= Problem to solve =
All lines of the entries with "group" in them must be listed.

Dataset excerpts
**config.mk**
```make
export PLATFORM = sky130hd
export DESIGN_NAME = alu_seq
export DESIGN_NICKNAME = d
export VERILOG_FILES = /design/src/rtl/alu_seq.sv
export SDC_FILE = /design/constraint.sdc
export NUM_CORES = 1
export LEC_CHECK = 0
export BUFFER_PORTS_ARGS = -buffer_cell sky130_fd_sc_hd__buf_2
export CORE_ASPECT_RATIO = 0.6
export CORE_MARGIN = 2
export CORE_UTILIZATION = 40
export DETAILED_ROUTE_END_ITERATION = 16
export PLACE_DENSITY = 0.63
export SLEW_MARGIN = 40
export SYNTH_ARGS = -nofsm -noshare
export SYNTH_HDL_FRONTEND = slang
export SYNTH_SLANG_ARGS = --single-unit
```
**constraint.sdc**
```tcl
create_clock -name i_clk -period 8.24 [get_ports i_clk]
set_clock_uncertainty 0.1 [all_clocks]
set_input_delay 0.412 -clock i_clk [delete_from_list [all_inputs] [get_ports i_clk]]
set_output_delay 0.412 -clock i_clk [all_outputs]
set_load 0.005 [all_outputs]
```
**src/rtl/alu_seq.sv**
```systemverilog
// alu_seq: sequential ALU with a valid/ready request side and a valid/ready result side.
// Shifts take one cycle per bit. Flags are generated only when ALU_SEQ_FLAGS_EN is defined, otherwise tied to 0.
module alu_seq #(
  parameter int NB_DATA      = 8,
  parameter int NB_OPERATION = 6
) (
  input  logic                    i_clk,
  input  logic                    i_reset,
  input  logic                    i_valid,
  output logic                    o_ready,
  input  logic [NB_OPERATION-1:0] i_op,
  input  logic [NB_DATA-1:0]      i_data_a,
  input  logic [NB_DATA-1:0]      i_data_b,
  output logic                    o_valid,
  input  logic                    i_ready,
  output logic [NB_DATA-1:0]      o_result,
  output logic                    o_err,
  output logic                    o_zero,
  output logic                    o_carry,
  output logic                    o_overflow,
  output logic                    o_negative
);

  localparam int CW = $clog2(NB_DATA + 1);
  localparam int MSB = NB_DATA - 1;
  localparam logic [CW-1:0]           CNT_MAX = CW'(NB_DATA);
  localparam logic [NB_DATA-1:0]      B_LIM   = NB_DATA'(NB_DATA);

  localparam logic [NB_OPERATION-1:0] OP_ADD = NB_OPERATION'(4'b1000);
  localparam logic [NB_OPERATION-1:0] OP_SUB = NB_OPERATION'(4'b1010);
  localparam logic [NB_OPERATION-1:0] OP_AND = NB_OPERATION'(4'b1100);
  localparam logic [NB_OPERATION-1:0] OP_OR  = NB_OPERATION'(4'b1101);
  localparam logic [NB_OPERATION-1:0] OP_XOR = NB_OPERATION'(4'b1110);
  localparam logic [NB_OPERATION-1:0] OP_NOR = NB_OPERATION'(4'b1111);
  localparam logic [NB_OPERATION-1:0] OP_SRL = NB_OPERATION'(4'b0010);
  localparam logic [NB_OPERATION-1:0] OP_SRA = NB_OPERATION'(4'b0011);

  typedef enum logic [1:0] {IDLE, SHIFT, DONE} state_t;

  state_t             state;
  state_t             state_nx;
  logic               accept;
  logic               is_shift;
  logic [CW-1:0]      k_in;
  logic [CW-1:0]      cnt;
  logic               sra_q;
  logic [NB_DATA-1:0] acc;
  logic               err_q;
  logic [NB_DATA-1:0] alu_res;
  logic               alu_err;
  logic [NB_DATA-1:0] shift_nx;

  assign accept   = i_valid && (state == IDLE);
  assign is_shift = (i_op == OP_SRL) || (i_op == OP_SRA);
  // Counts at or beyond the width saturate: NB_DATA steps already flush every original bit.
  assign k_in     = (i_data_b >= B_LIM) ? CNT_MAX : i_data_b[CW-1:0];
  assign shift_nx = {sra_q ? acc[MSB] : 1'b0, acc[MSB:1]};

  always_ff @(posedge i_clk) begin
    if (i_reset) begin
      state <= IDLE;
    end else begin
      state <= state_nx;
    end
  end

  always_comb begin
    state_nx = state;
    case (state)
      IDLE: begin
        if (accept) begin
          if (is_shift && (k_in != '0)) begin
            state_nx = SHIFT;
          end else begin
            state_nx = DONE;
          end
        end
      end
      SHIFT: begin
        if (cnt == CW'(1)) begin
          state_nx = DONE;
        end
      end
      DONE: begin
        if (i_ready) begin
          state_nx = IDLE;
        end
      end
      default: state_nx = IDLE;
    endcase
  end

  always_comb begin
    o_ready = (state == IDLE);
    o_valid = (state == DONE);
  end

  // Shift opcodes load the unshifted operand; SHIFT then walks it one bit per cycle.
  always_comb begin
    alu_res = '1;
    alu_err = 1'b0;
    case (i_op)
      OP_ADD:  alu_res = i_data_a + i_data_b;
      OP_SUB:  alu_res = i_data_a - i_data_b;
      OP_AND:  alu_res = i_data_a & i_data_b;
      OP_OR:   alu_res = i_data_a | i_data_b;
      OP_XOR:  alu_res = i_data_a ^ i_data_b;
      OP_NOR:  alu_res = ~(i_data_a | i_data_b);
      OP_SRL:  alu_res = i_data_a;
      OP_SRA:  alu_res = i_data_a;
      default: begin
        alu_res = '1;
        alu_err = 1'b1;
      end
    endcase
  end

  always_ff @(posedge i_clk) begin
    if (i_reset) begin
      acc   <= '0;
      err_q <= 1'b0;
      cnt   <= '0;
      sra_q <= 1'b0;
    end else if (accept) begin
      acc   <= alu_res;
      err_q <= alu_err;
      cnt   <= k_in;
      sra_q <= (i_op == OP_SRA);
    end else if (state == SHIFT) begin
      acc <= shift_nx;
      cnt <= cnt - CW'(1);
    end
  end

  assign o_result = acc;
  assign o_err    = err_q;

`ifdef ALU_SEQ_FLAGS_EN
  logic zero_q;
  logic neg_q;
  logic carry_q;
  logic ovf_q;
  logic ld_carry;
  logic ld_ovf;

  // Carry of a modulo add is detectable as wrap-around: sum < a.
  always_comb begin
    ld_carry = 1'b0;
    ld_ovf   = 1'b0;
    case (i_op)
      OP_ADD: begin
        ld_carry = (alu_res < i_data_a);
        ld_ovf   = (i_data_a[MSB] == i_data_b[MSB]) && (alu_res[MSB] != i_data_a[MSB]);
      end
      OP_SUB: begin
        ld_carry = (i_data_a < i_data_b);
        ld_ovf   = (i_data_a[MSB] != i_data_b[MSB]) && (alu_res[MSB] != i_data_a[MSB]);
      end
      default: begin
        ld_carry = 1'b0;
        ld_ovf   = 1'b0;
      end
    endcase
  end

  always_ff @(posedge i_clk) begin
    if (i_reset) begin
      zero_q  <= 1'b0;
      neg_q   <= 1'b0;
      carry_q <= 1'b0;
      ovf_q   <= 1'b0;
    end else if (accept) begin
      zero_q  <= (alu_res == '0);
      neg_q   <= alu_res[MSB];
      carry_q <= ld_carry;
      ovf_q   <= ld_ovf;
    end else if (state == SHIFT) begin
      zero_q  <= (shift_nx == '0);
      neg_q   <= shift_nx[MSB];
      carry_q <= acc[0];
      ovf_q   <= 1'b0;
    end
  end

  assign o_zero     = zero_q;
  assign o_negative = neg_q;
  assign o_carry    = carry_q;
  assign o_overflow = ovf_q;
`else
  assign o_zero     = 1'b0;
  assign o_negative = 1'b0;
  assign o_carry    = 1'b0;
  assign o_overflow = 1'b0;
`endif

endmodule

```
Word level (Yosys, flattened, before mapping) --
Cells that the tools add are included.
Storage, ports and cells: bits in registers 16, output and inout port bits 15, word-level logic and storage cells 52
Operators by class: add/subtract/negate cells 3, magnitude comparators 1, eq/ne operators 15, multiplexer cells 13, bitwise logic cells 4, reduce and logical (&&, ||, !) cells 10
Operators with widths (count):
- $pmux 8 s7 | 1
- $eq 6x4->1 const B | 6
- $mux 8 | 2
- $eq 6x2->1 const B | 2
- $mux 4 | 3
- $add 8x8->8 | 1
- $and 8x8->8 | 1
- $ge 8x4->1 const B | 1
- $mux 2 | 4
- $not 8->8 | 1
- $or 8x8->8 | 1
- $reduce_or 8->1 | 1
- $sub 8x8->8 | 1
- $xor 8x8->8 | 1
- $pmux 2 s3 | 1
- $eq 4x1->1 const B | 1
- $ne 2x1->1 const B | 2
- $ne 2x2->1 const B | 2
- $reduce_bool 4->1 | 1
- $sub 4x1->4 const B | 1
- $reduce_and 3->1 | 1
- $eq 2x1->1 const B | 1
- $eq 2x2->1 const B | 1
- $logic_and 1x1->1 | 2
- 6 further kinds | 7

Longest topological paths before layout --
depth after elaboration 7, depth in mapped cells 12

Worst setup path before layout --
No wires, ideal clock.
path type input port to flip-flop, start point input i_op[0], end point register acc[5], in the netlist o_result[5], library setup time 0.091 ns, arrival time 2.851 ns, required time 8.049 ns, slack 5.198 ns, cell stages on the path 11, cell sequence or4b_4 -> nor2_4 -> mux2_2 -> inv_1 -> ha_1 -> nor2b_1 -> o21a_1 -> a311oi_1 -> xnor2_1 -> a21oi_1 -> a311oi_1
On the way: word-level cells in the longest chain between the ends 4
Ends and longest elaborated chain:
- start: declaration | RTL line 11 | input logic [NB_OPERATION-1:0] i_op,
- $eq 6x2->1 | RTL line 102 | case (i_op)
- $reduce_or 2->1 (no source line)
- $pmux 8 s7 * | RTL line 102
- $mux 8 * | RTL line 124 | end else if (accept) begin
- end signal: assignment | RTL line 125 | acc <= alu_res;
- end signal: assignment | RTL line 130 | acc <= shift_nx;
- end: declaration | RTL line 47 | logic [NB_DATA-1:0] acc;
Every way passes the cells marked *; elsewhere a longest branch is shown, timed or not. A chain may end at the register's enable or synchronous reset.

Worst setup path after layout --
start point input i_op[0], end point register acc[7], in the netlist o_result[7]
Same word-level chain as after synthesis.

==> flow_metrics.py <==
metrics = {
    "layout": {
        "drive_gt1_share_pct": 23.0,
        "final_net_count": 328,
        "area_growth_pct": 13.9,
        "diodes": 0,
        "layout_commonest_cell": "buf_2",
        "instances_no_fill": 337,
        "layout_common_cells": "buf_2, nand2_1, ha_1",
    },
    "detailed_routing": {
        "wirelength_um": 5020,
        "wl_per_cell_um": 14.9,
        "met3_length_um": 361,
        "first_iter_violations": 126,
        "vias": 1800,
        "ant_nets": 0,
        "wl_met1_um": 2800,
        "routed_via_density": 5.34,
        "drc_errors": 0,
        "wl_met2_um": 1860,
        "top_layer_used": "met3",
        "drt-pass1-iter-count": 4,
    },
    "clock_network": {
        "cts_tree": "yes",
        "clock-sinks": 16,
        "htree_num_levels": 1,
        "post_cts_buffers": 0,
        "postCtsResizedCells": 0,
        "cts_buffers": 3,
        "root_buffer": "clkbuf_8",
        "clk_pin_slew_ns": 0.06,
        "clockBufferDepth": 2,
        "hold_buffers": 0,
        "clk_latency_ns": 0.25,
    },
    "sta": {
        "min_period_over_period_pct": 37.9,
        "slew_headroom_pct": 46.5,
        "slew_viol_final": 0,
        "period_minus_slack_ns": 3.12,
        "finalSetupViolCount": 0,
        "worst_pin_slew_ns": 0.796,
        "finalSetupTns_ns": 0,
        "rsz0062_at_grt": "no",
        "hold_violations": 0,
        "max_freq_mhz": 321,
    },
    "placement": {
        "gp_congestion": 0.911,
        "dp_hpwl_um": 4070,
        "port_buffers": 36,
        "placedCellCount": 333,
    },
    "synth": {
        "synth_edf_count": 0,
        "avgSynthCellArea_um2": 7.80,
        "ys_seq_area_share_pct": 16.8,
        "synthArstFlopShare_pct": 0,
        "yosys_warnings": 0,
        "ys.flop_type": "dfxtp_1",
        "ys_types": 52,
        "netlist_instances": 244,
        "ys_ff_latch": 16,
        "syn_area_um2": 1900,
    },
    "floorplan": {
        "die_area_um2": 5350,
        "ioPinCount": 41,
        "die_h_um": 57.4,
        "row_count": 19,
        "start_util_pct": 41.7,
        "coreArea_um2": 4560,
        "die_w_um": 93.1,
    },
    "run_status": {
        "outcome": "completed",
    },
    "pwr": {
        "switching_power_mw": 0.0846,
        "swShare_pct": 33.7,
        "sequentialPowerShare_pct": 35.2,
        "p_int_mw": 0.166,
        "peakVddDrop_uv": 91.7,
        "p_comb_share_pct": 36.6,
        "leakage_nw": 0.944,
        "powerDensity_nw_per_um2": 116,
        "clkPwrFrac_pct": 28.1,
    },
    "setup_path": {
        "path_class": "input pin to flip-flop",
        "cp.arrival_ns": 3.16,
        "cp_max_fo": 7,
        "worstPathRequired_ns": 8.28,
        "cp-end-kind": "flip-flop",
        "crit_path_start_kind": "input pin",
    },
    "grt": {
        "grt.total_usage_pct": 19.4,
        "grt_pass1_vias": 1591,
        "antenna_found_initial": 0,
        "grt_overflow": 0,
        "grt_max_degree": 20,
        "grt_pass1_wl_um": 8210,
    },
    "job": {
        "max_cap_viol_count": 0,
    },
    "hold_path": {
        "min_path_type": "input pin to flip-flop",
    },
}
==> Yosys cell counts, types with 2 or more instances <==
library cell / number / share of area [%]
a2111oi_0: 2 / 0.92
a21oi_1: 17 / 4.5
a21oi_2: 2 / 0.92
a221oi_1: 6 / 2.8
a221oi_2: 3 / 2.4
a22oi_1: 5 / 2.0
a311oi_1: 3 / 1.4
a31oi_1: 5 / 1.6
and2_1: 2 / 0.66
buf_2: 3 / 0.79
buf_4: 4 / 1.6
clkbuf_1: 5 / 0.99
dfxtp_1: 16 / 17
ha_1: 26 / 17
inv_1: 22 / 4.3
mux2_2: 3 / 1.8
mux2i_1: 3 / 1.6
nand2_1: 26 / 5.1
nand2b_1: 4 / 1.3
nand3_1: 2 / 0.53
nor2_1: 18 / 3.5
nor2_4: 2 / 1.2
nor2b_1: 5 / 1.6
nor3_1: 4 / 1.1
o21a_1: 2 / 0.79
o21ai_0: 11 / 2.9
o21ai_1: 3 / 0.79
xnor2_1: 12 / 5.5
xor2_1: 5 / 2.3
==> state kept, by name, summed over array words and instances, names as in the netlist <==
signal and count:
o_result 8, sra_q 1, state 2, o_err 1, cnt 4
==> power by group through the flow <==
stage                     clock (mW)  combinational, mW  sequential, mW
after floorplan                    0             0.0634          0.0894
after global routing          0.0761              0.104          0.0891
after CTS                     0.0722             0.0912          0.0882
after detailed placement           0             0.0906          0.0899
after global placement             0             0.0899          0.0899
final                         0.0705             0.0918          0.0883
==> routing by layer <==
layer | up-vias | track usage [%]
li1 | 911 | -
met1 | 834 | 32.7
met2 | 55 | 26.0
met3 | 0 | 3.43
met4 | 0 | 1.47
met5 | - | 0
==> through the flow <==
| step | util, % | hold WS (ns) | power [mW] | instance area (um^2) | setup slack [ns] |
|---|---|---|---|---|---|
| after floorplan | - | 0.329 | 0.153 | 1920 | 5.20 |
| after global placement | 46.1 | 0.360 | 0.180 | 2100 | 4.96 |
| after CTS | 47.3 | 0.325 | 0.252 | 2160 | 5.15 |
| after global routing | 47.5 | 0.339 | 0.269 | 2170 | 4.95 |
| after detailed placement | 46.1 | 0.349 | 0.180 | 2100 | 4.90 |
| final | 47.5 | 0.328 | 0.251 | 2170 | 5.12 |
==> cell families after synthesis <==
group | count (synthesis) | synth area share, %
xor gates and xnor gates | 17 | 7.82
other | 1 | 0.197
buffers and inverters | 35 | 8.28
adders and majority gates | 27 | 18.1
AOI/OAI and AO/OA | 66 | 24.7
DFF | 16 | 16.8
muxes | 6 | 3.35
and+or+nand+nor | 76 | 20.7
==> path summary, 6_finish.rpt <==
path	startpoint	end	slack, ns	depth (start not counted)
worst max-delay path	i_op[0]	o_result[7]	5.12	12
worst min-delay path	i_ready	state[1]	0.33	3
worst max register to register	state[0]	o_result[7]	5.73	6
worst min register to register	o_result[0]	o_result[0]	0.36	2
==> cell type report <==
class	count	area (um^2)
clock buffer	4	55.1
fill	487	2400
inverter	22	82.6
multi-input combinational	196	1450
sequential	16	320
tap	63	78.8
timing repair buffer	36	180
==> worst max-delay path: stages <==
cell      delay [ns]
buf_2           0.12
or4b_4          0.59
nor2_4          0.20
mux2_2          0.38
inv_1           0.06
ha_1            0.21
nor2b_1         0.13
o21a_1          0.18
a311oi_1        0.39
a21oi_1         0.16
xnor2_1         0.24
a21oi_2         0.07
Power figures use the tool's default switching activity.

= Answer =
==> power by group through the flow <==
group | count (synthesis) | synth area share, %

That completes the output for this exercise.